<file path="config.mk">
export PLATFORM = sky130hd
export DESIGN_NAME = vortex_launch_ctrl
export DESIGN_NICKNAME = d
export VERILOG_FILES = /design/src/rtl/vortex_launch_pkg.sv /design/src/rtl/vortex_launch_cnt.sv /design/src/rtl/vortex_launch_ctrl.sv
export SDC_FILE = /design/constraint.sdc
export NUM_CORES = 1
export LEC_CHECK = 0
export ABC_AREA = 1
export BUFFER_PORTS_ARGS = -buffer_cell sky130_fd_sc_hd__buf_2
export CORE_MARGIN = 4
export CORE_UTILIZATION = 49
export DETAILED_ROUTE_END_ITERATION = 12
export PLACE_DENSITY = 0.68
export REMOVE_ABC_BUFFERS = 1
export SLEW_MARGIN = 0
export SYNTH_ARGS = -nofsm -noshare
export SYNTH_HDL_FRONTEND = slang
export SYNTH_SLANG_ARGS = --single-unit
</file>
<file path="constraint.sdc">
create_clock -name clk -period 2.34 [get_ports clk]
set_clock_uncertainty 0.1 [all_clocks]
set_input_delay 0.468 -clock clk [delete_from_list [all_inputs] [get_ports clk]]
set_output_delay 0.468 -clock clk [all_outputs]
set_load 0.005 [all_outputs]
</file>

-=-=-=-=-

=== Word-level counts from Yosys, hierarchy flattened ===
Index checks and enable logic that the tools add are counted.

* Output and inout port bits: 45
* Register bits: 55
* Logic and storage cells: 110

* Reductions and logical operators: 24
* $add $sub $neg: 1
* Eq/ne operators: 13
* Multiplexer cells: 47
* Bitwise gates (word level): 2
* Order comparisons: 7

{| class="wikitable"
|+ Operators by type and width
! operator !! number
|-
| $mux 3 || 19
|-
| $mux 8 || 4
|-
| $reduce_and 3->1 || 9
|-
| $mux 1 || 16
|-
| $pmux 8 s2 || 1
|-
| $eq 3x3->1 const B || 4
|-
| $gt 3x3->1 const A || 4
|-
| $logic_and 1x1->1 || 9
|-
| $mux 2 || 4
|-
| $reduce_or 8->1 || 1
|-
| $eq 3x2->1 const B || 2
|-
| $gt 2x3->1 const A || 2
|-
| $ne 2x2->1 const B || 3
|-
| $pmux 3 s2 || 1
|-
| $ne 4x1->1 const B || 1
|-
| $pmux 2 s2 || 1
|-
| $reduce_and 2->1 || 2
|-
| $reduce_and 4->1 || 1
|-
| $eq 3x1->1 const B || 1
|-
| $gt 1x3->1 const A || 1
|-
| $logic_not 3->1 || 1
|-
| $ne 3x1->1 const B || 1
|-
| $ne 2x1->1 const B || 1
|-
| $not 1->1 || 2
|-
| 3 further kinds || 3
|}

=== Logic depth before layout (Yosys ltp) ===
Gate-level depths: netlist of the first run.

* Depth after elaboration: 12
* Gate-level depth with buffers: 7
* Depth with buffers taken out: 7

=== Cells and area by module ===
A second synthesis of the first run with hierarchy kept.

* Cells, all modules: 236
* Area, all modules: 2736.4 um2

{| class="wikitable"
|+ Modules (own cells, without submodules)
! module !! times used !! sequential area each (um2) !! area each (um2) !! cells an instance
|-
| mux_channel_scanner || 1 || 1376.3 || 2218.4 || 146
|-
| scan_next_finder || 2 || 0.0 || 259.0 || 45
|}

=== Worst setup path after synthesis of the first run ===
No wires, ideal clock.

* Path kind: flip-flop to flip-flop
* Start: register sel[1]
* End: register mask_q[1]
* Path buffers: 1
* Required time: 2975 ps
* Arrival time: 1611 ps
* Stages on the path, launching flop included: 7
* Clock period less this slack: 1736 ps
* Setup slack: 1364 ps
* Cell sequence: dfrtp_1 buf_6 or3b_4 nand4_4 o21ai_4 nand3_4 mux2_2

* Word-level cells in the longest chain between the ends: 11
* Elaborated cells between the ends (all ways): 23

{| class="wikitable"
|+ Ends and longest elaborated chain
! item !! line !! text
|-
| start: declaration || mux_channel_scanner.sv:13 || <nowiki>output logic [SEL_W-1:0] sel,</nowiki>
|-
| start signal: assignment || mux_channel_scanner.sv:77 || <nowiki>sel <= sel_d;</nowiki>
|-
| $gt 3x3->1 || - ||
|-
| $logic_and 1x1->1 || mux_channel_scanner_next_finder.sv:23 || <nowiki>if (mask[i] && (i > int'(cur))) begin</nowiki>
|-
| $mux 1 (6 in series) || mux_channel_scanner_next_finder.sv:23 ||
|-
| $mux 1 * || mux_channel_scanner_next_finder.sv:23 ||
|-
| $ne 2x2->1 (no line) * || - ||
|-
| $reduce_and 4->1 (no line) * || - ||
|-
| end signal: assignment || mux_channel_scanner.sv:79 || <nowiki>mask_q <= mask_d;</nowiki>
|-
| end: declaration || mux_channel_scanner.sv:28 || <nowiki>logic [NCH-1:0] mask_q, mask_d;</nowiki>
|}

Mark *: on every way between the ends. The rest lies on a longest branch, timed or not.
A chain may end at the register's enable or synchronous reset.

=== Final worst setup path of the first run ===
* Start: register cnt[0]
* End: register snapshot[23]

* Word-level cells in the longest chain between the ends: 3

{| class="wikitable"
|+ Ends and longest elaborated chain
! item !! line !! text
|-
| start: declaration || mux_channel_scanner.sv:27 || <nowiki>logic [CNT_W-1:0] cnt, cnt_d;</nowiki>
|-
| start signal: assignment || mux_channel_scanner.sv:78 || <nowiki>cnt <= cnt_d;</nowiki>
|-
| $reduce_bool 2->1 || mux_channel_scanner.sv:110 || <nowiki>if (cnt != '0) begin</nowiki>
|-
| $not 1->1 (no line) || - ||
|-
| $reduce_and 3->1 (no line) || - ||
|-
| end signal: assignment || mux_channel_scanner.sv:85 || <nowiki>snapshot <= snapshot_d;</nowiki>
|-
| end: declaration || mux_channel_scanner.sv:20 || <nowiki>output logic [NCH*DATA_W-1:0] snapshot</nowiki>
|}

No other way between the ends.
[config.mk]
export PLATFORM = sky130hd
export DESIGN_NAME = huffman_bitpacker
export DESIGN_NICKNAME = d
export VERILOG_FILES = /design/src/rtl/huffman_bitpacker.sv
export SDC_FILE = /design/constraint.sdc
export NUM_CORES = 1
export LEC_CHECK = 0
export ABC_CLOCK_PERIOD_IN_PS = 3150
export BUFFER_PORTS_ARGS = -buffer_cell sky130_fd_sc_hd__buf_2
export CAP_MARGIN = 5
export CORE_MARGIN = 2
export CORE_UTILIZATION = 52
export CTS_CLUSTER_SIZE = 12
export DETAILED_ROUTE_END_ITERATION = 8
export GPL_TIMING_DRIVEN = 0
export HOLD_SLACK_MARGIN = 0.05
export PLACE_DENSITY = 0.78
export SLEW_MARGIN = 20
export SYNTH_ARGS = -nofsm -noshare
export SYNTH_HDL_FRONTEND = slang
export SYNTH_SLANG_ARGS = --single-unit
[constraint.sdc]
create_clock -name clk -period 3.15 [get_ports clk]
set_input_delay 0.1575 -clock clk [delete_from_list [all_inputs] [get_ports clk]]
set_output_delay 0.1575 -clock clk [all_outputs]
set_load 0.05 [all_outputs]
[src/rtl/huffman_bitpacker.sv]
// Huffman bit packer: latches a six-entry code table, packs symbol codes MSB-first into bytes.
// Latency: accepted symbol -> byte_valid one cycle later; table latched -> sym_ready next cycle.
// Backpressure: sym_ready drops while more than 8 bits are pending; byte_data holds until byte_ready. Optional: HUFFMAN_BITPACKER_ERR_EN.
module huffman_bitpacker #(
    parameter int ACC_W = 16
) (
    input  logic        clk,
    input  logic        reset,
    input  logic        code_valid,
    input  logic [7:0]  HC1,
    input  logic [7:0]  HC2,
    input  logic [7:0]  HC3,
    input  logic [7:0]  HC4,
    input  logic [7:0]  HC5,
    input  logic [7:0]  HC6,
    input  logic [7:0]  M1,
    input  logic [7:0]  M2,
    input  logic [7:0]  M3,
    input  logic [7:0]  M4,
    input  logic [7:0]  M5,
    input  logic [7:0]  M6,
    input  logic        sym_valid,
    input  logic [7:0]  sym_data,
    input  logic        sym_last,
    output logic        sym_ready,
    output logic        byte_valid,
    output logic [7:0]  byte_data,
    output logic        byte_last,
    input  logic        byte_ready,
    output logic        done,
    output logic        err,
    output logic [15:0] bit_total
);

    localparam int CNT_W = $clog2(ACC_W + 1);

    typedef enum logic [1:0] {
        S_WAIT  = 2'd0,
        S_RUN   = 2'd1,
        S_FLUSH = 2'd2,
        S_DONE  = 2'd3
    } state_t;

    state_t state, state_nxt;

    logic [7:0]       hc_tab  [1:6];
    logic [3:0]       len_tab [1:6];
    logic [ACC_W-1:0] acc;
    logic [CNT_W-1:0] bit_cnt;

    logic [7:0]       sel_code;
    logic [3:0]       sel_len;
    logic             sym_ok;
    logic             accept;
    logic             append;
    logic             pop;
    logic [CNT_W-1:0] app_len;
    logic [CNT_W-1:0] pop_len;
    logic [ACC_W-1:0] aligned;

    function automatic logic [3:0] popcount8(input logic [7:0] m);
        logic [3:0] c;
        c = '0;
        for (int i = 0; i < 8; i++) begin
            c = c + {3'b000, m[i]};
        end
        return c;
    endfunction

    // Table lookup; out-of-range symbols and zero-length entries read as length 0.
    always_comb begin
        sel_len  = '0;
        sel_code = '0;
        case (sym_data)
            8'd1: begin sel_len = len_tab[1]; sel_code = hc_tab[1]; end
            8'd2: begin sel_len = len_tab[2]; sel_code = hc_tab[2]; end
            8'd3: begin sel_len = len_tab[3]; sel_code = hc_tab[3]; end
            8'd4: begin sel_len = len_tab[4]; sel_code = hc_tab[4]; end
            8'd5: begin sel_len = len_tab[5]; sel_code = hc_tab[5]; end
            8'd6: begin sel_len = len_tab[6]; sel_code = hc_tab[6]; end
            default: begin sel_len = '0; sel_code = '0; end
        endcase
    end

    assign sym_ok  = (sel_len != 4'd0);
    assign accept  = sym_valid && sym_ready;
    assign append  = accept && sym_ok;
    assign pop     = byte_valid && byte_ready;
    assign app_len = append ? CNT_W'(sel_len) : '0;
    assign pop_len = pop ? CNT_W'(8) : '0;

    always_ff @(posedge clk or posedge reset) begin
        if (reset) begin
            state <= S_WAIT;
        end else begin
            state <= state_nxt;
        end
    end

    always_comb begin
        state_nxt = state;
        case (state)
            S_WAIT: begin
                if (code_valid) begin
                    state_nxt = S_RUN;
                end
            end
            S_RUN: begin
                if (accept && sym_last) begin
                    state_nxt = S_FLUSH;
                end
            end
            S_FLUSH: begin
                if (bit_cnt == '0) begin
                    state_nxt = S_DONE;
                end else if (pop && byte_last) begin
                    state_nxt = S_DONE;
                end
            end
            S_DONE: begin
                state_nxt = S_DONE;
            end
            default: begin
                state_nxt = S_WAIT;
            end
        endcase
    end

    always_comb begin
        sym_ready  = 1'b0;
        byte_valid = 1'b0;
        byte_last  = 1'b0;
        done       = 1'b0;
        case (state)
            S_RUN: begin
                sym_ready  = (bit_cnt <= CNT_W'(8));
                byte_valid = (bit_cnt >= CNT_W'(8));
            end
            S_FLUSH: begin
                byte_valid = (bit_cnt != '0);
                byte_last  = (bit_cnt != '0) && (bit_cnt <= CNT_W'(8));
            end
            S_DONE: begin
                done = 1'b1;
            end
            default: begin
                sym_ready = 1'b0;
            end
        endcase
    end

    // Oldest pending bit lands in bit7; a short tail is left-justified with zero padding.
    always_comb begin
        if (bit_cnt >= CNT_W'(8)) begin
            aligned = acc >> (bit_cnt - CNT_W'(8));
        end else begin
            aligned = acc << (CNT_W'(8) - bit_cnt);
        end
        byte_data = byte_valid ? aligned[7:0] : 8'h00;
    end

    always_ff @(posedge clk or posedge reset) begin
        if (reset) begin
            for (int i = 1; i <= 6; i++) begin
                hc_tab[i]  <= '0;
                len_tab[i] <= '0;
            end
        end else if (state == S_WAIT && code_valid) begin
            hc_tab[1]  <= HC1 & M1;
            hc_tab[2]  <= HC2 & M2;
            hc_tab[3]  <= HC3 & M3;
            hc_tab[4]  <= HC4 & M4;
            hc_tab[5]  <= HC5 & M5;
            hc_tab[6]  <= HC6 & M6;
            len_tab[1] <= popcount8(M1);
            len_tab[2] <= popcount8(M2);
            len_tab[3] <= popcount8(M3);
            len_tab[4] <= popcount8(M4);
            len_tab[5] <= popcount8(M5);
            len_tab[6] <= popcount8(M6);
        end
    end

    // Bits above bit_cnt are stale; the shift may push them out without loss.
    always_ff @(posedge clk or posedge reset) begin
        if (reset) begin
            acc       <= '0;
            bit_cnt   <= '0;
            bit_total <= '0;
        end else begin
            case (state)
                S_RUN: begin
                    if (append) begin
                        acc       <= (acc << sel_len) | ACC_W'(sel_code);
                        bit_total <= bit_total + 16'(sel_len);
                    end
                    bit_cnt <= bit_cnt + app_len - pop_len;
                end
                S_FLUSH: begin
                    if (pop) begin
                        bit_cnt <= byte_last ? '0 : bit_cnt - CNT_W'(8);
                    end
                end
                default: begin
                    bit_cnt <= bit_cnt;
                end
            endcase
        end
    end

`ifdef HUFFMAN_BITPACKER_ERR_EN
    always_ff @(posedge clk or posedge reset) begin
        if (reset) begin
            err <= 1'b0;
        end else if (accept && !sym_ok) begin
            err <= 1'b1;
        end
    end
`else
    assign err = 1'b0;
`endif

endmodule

-=-=-=-=-

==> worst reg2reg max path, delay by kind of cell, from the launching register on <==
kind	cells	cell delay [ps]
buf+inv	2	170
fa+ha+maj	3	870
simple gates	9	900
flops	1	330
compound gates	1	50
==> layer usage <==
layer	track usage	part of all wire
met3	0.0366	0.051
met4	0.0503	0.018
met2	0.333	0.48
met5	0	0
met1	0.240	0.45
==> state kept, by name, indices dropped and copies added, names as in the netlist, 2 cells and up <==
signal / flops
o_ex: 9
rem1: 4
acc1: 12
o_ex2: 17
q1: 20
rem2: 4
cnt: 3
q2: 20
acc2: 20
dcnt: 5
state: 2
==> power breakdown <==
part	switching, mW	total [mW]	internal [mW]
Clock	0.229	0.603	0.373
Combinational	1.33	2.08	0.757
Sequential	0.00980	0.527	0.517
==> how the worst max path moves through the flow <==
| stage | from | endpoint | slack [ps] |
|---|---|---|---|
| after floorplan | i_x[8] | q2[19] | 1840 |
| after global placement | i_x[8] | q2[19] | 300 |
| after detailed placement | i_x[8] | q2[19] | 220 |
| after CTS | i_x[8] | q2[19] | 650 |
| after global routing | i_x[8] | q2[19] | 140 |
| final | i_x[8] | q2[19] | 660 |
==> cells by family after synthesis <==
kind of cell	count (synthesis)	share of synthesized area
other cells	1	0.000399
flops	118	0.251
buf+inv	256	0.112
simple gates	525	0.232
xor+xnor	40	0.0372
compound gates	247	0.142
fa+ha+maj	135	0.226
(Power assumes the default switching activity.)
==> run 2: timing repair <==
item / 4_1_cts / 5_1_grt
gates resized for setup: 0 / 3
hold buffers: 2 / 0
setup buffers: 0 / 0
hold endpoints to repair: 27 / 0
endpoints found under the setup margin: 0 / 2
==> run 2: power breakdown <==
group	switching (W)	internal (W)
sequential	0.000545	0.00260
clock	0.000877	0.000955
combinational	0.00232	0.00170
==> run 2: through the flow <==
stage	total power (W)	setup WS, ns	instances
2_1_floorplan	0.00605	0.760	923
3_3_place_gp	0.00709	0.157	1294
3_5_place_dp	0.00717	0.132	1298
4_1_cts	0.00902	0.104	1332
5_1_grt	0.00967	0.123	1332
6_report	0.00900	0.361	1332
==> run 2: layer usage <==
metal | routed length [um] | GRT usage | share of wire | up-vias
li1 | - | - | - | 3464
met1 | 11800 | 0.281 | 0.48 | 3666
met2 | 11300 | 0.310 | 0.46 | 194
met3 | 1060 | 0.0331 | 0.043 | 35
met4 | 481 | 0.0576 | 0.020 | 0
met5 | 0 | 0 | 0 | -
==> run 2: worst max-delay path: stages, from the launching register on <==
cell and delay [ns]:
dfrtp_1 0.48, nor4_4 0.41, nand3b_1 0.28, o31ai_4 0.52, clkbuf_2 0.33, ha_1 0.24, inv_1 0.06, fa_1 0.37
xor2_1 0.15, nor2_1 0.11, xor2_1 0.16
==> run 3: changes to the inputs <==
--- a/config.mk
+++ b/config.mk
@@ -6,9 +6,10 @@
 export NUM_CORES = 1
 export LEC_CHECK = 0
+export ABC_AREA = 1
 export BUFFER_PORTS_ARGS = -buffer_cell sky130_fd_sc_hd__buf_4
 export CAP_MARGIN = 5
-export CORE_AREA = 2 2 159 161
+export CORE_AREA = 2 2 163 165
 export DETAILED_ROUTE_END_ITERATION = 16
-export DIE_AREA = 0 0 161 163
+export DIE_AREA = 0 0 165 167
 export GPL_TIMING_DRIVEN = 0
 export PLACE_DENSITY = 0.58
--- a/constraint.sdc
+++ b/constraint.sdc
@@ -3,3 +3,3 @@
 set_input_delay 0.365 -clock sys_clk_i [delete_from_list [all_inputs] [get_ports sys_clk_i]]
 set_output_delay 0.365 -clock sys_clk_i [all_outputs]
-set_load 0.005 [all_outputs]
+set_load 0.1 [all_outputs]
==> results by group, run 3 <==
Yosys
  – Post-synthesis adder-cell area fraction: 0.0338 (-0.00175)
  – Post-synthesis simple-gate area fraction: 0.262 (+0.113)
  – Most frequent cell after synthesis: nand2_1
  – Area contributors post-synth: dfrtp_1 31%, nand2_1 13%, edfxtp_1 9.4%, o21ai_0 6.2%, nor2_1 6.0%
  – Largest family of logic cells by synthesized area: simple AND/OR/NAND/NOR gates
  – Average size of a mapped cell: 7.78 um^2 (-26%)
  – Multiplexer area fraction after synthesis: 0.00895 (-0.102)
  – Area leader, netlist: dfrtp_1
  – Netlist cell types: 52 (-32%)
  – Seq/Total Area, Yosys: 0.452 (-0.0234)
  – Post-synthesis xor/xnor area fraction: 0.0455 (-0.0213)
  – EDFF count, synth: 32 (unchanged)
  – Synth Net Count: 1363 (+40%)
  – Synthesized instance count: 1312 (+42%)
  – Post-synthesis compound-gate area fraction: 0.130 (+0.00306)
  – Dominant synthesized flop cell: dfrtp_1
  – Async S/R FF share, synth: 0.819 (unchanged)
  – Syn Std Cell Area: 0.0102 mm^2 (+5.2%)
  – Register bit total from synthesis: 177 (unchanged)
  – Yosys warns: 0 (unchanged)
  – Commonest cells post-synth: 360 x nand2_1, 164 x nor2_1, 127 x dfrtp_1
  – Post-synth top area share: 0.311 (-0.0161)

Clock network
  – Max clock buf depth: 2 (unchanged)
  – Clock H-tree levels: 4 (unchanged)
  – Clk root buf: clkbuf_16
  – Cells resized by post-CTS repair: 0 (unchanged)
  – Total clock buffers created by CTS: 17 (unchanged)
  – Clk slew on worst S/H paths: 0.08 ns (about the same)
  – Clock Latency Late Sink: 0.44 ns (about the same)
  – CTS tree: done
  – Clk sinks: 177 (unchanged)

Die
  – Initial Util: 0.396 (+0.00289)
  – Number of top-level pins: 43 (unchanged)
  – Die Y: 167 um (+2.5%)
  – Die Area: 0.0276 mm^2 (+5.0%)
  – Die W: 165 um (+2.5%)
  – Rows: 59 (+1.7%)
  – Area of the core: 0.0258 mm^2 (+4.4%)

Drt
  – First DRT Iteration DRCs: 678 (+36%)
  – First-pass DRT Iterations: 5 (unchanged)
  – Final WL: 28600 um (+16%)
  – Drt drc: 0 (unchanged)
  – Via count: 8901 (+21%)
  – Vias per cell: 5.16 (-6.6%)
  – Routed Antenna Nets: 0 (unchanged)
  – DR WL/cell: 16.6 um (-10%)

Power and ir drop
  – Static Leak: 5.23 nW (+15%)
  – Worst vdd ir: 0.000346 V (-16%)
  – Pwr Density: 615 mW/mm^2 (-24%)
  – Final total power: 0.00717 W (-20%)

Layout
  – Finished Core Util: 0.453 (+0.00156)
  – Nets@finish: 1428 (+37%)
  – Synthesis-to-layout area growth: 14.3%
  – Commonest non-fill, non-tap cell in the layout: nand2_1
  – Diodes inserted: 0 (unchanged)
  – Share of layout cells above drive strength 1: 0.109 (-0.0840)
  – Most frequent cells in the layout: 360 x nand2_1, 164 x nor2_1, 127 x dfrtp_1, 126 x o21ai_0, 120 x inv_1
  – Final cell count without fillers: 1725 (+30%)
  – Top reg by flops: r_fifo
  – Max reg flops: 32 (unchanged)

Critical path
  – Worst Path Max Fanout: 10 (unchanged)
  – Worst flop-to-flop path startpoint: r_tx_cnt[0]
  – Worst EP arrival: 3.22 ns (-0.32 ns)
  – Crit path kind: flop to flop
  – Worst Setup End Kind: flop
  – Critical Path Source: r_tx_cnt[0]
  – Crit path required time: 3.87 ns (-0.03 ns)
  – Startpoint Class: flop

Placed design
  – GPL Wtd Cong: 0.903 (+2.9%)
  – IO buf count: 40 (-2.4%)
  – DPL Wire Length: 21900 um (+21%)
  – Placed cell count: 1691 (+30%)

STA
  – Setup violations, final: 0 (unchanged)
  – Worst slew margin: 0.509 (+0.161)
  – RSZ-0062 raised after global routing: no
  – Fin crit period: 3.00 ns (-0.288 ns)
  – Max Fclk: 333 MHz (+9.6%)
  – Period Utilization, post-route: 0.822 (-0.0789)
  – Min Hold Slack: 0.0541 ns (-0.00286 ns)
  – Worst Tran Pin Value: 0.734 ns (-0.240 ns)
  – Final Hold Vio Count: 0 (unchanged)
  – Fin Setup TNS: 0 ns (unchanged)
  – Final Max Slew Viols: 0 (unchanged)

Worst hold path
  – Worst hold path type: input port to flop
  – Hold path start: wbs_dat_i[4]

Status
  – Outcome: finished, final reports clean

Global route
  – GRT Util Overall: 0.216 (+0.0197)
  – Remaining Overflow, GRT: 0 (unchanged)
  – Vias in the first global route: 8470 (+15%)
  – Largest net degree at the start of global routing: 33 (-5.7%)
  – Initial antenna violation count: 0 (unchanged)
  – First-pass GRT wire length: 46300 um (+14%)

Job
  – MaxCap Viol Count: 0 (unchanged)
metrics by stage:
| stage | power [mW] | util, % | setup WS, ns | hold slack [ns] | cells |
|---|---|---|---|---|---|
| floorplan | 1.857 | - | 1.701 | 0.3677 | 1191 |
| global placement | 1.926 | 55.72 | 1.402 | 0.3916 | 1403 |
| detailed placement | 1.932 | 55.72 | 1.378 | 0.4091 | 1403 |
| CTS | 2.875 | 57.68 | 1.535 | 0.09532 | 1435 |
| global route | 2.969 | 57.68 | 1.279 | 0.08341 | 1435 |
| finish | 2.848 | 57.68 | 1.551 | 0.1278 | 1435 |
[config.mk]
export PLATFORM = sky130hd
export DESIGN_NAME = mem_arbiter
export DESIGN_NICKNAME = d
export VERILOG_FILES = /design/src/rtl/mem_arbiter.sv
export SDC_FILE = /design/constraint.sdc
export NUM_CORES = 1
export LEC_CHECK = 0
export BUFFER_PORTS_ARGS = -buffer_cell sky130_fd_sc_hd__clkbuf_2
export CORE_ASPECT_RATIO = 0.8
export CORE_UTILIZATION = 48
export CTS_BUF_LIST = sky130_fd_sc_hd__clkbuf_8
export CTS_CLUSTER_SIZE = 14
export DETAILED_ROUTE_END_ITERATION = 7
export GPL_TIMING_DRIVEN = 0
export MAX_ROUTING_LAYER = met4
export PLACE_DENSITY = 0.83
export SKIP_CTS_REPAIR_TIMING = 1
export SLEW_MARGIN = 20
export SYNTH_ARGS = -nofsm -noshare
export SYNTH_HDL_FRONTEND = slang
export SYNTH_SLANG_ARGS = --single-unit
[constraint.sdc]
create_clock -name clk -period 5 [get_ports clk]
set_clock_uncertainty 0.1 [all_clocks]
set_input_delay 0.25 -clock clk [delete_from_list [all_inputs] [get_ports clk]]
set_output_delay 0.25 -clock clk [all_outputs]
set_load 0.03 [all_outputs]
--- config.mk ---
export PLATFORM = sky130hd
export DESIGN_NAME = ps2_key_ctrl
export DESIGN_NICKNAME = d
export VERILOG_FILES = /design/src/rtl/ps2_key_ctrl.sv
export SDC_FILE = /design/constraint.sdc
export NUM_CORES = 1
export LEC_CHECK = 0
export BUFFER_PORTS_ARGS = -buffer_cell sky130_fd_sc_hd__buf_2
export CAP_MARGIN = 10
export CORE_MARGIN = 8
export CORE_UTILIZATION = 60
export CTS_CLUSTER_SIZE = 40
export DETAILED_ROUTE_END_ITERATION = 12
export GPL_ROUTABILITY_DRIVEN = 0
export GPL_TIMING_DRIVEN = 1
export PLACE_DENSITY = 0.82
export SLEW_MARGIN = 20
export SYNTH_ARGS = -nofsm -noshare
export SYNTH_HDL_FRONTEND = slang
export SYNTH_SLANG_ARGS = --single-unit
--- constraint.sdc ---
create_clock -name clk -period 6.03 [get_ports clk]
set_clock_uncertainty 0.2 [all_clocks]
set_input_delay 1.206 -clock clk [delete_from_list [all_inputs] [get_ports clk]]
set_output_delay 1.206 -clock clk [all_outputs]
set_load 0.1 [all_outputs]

-=-=-=-=-

**Task objective**:
Only the lines above from the one with "state kept, by" up to and including the one with "q2[19] | 1840 |" should be repeated, exactly as written.

**Response**:
==> state kept, by name, indices dropped and copies added, names as in the netlist, 2 cells and up <==
signal / flops
o_ex: 9
rem1: 4
acc1: 12
o_ex2: 17
q1: 20
rem2: 4
cnt: 3
q2: 20
acc2: 20
dcnt: 5
state: 2
==> power breakdown <==
part	switching, mW	total [mW]	internal [mW]
Clock	0.229	0.603	0.373
Combinational	1.33	2.08	0.757
Sequential	0.00980	0.527	0.517
==> how the worst max path moves through the flow <==
| stage | from | endpoint | slack [ps] |
|---|---|---|---|
| after floorplan | i_x[8] | q2[19] | 1840 |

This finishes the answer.